### Task to complete
Look through the listing below for the string "entry". Show each line where it occurs.

### Listed entries
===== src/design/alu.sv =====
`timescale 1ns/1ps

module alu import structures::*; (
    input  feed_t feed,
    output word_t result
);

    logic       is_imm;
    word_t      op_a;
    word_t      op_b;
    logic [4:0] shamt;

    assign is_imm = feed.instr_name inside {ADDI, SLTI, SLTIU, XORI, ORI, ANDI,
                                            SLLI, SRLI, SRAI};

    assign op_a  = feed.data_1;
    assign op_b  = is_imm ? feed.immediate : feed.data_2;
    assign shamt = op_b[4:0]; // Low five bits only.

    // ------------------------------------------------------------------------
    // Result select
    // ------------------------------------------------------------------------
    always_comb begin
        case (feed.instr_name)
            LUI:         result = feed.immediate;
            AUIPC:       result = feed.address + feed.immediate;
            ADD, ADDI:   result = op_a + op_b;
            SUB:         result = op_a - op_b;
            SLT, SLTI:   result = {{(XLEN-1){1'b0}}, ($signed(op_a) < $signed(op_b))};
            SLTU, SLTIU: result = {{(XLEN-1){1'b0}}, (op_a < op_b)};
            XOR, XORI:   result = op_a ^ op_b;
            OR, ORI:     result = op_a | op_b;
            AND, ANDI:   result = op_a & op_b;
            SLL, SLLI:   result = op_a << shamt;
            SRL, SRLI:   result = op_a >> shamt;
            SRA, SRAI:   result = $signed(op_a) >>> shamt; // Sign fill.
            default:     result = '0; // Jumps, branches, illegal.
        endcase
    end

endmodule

...

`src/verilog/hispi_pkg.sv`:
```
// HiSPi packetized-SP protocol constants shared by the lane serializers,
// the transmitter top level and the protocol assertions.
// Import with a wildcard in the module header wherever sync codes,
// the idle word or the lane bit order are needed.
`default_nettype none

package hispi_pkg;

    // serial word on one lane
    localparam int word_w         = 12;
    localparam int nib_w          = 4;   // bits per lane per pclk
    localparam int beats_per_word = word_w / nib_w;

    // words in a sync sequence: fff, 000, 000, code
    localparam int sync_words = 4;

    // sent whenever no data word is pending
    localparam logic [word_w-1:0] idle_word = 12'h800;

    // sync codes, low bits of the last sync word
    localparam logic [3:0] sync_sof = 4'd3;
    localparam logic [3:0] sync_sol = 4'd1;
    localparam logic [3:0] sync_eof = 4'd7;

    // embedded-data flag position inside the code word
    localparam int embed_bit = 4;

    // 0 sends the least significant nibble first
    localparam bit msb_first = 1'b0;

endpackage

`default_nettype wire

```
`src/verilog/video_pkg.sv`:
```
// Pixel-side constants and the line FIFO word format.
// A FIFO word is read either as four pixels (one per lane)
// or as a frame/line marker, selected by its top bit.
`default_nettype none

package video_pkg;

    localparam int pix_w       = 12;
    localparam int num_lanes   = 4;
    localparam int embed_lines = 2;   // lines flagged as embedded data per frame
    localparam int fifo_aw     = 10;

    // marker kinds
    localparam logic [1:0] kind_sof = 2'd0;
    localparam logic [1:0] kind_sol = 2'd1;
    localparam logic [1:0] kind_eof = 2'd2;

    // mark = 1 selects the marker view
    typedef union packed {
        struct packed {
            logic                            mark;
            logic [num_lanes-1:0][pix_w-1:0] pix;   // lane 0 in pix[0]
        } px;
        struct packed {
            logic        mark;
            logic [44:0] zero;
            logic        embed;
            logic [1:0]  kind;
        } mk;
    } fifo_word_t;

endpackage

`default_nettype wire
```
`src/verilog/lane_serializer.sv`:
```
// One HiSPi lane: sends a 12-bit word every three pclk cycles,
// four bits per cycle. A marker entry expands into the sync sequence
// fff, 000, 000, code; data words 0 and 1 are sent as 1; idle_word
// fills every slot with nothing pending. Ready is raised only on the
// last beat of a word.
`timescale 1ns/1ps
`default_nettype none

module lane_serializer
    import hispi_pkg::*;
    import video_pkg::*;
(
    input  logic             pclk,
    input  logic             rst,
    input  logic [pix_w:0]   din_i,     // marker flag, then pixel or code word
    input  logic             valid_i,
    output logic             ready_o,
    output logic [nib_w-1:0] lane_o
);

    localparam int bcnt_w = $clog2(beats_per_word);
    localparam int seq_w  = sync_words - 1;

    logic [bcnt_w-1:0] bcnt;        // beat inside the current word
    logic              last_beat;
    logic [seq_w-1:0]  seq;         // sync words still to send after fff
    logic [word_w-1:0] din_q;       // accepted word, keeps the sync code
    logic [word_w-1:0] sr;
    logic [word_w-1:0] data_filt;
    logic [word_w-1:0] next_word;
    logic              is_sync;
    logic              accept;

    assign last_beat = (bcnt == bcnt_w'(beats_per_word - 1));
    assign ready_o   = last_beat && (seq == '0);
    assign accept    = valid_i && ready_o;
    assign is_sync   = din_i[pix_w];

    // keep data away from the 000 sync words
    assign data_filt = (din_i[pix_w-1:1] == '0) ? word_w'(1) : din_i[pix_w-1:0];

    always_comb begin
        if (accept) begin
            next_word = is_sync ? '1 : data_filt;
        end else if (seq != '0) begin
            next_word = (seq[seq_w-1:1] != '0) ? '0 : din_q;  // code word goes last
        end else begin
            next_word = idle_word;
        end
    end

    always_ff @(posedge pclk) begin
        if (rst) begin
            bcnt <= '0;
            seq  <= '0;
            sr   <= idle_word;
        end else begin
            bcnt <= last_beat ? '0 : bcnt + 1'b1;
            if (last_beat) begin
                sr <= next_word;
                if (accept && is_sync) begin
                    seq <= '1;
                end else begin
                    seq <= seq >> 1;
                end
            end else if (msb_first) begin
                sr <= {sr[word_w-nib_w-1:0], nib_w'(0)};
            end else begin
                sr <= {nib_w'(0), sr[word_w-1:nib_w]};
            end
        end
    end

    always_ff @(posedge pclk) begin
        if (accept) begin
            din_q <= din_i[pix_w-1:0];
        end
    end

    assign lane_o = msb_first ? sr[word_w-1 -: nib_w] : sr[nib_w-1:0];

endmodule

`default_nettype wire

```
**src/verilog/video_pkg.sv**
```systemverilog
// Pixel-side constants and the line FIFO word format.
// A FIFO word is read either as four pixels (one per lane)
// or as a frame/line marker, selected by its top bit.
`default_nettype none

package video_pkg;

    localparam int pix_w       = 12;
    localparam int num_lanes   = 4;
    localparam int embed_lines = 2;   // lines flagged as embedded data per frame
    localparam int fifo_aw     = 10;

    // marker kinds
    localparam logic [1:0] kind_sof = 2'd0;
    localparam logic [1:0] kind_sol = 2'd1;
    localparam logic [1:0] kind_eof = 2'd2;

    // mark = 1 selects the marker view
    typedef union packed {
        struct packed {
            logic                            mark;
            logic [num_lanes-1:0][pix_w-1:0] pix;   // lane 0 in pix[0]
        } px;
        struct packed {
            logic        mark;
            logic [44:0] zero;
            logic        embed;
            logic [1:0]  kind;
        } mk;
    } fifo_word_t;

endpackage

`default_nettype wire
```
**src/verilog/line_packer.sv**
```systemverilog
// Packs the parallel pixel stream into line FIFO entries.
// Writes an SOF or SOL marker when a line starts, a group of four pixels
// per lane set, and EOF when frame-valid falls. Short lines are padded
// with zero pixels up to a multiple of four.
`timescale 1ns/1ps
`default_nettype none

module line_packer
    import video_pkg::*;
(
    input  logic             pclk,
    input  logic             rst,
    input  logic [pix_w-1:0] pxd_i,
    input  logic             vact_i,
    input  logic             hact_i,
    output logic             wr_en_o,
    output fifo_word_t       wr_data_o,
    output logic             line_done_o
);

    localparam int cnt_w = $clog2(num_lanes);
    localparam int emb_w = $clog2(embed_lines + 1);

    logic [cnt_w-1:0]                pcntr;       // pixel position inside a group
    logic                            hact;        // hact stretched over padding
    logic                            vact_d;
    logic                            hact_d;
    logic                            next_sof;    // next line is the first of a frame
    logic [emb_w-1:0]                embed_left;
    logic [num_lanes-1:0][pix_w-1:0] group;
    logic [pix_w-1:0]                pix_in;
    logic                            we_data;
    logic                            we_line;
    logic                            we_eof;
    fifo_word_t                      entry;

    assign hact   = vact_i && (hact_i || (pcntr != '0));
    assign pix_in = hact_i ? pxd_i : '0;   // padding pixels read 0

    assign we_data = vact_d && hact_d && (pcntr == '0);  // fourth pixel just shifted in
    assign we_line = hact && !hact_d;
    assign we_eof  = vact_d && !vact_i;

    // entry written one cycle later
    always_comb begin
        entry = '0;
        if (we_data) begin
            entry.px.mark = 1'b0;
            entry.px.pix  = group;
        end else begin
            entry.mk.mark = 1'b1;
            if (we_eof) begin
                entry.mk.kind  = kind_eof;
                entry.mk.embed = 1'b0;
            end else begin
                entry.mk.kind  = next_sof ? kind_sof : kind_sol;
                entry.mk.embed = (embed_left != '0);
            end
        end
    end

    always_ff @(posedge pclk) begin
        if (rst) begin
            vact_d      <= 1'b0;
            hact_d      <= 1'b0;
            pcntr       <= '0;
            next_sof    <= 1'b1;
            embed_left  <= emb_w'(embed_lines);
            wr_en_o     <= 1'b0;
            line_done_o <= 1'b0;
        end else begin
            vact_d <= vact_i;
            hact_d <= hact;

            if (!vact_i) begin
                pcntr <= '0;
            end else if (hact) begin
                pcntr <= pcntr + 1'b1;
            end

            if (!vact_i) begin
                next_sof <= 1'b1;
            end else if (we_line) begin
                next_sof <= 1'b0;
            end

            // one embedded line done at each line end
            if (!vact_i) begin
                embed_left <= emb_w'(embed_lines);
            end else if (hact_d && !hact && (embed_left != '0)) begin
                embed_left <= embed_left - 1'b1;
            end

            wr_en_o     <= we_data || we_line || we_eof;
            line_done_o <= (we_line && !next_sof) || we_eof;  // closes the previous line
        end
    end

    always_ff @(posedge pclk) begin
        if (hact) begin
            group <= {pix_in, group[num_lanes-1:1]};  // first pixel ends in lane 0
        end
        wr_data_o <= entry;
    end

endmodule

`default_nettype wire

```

### Exercise output
// four bits per cycle. A marker entry expands into the sync sequence
    fifo_word_t                      entry;
    // entry written one cycle later
        entry = '0;
            entry.px.mark = 1'b0;
            entry.px.pix  = group;
            entry.mk.mark = 1'b1;
                entry.mk.kind  = kind_eof;
                entry.mk.embed = 1'b0;
                entry.mk.kind  = next_sof ? kind_sof : kind_sol;
                entry.mk.embed = (embed_left != '0);
        wr_data_o <= entry;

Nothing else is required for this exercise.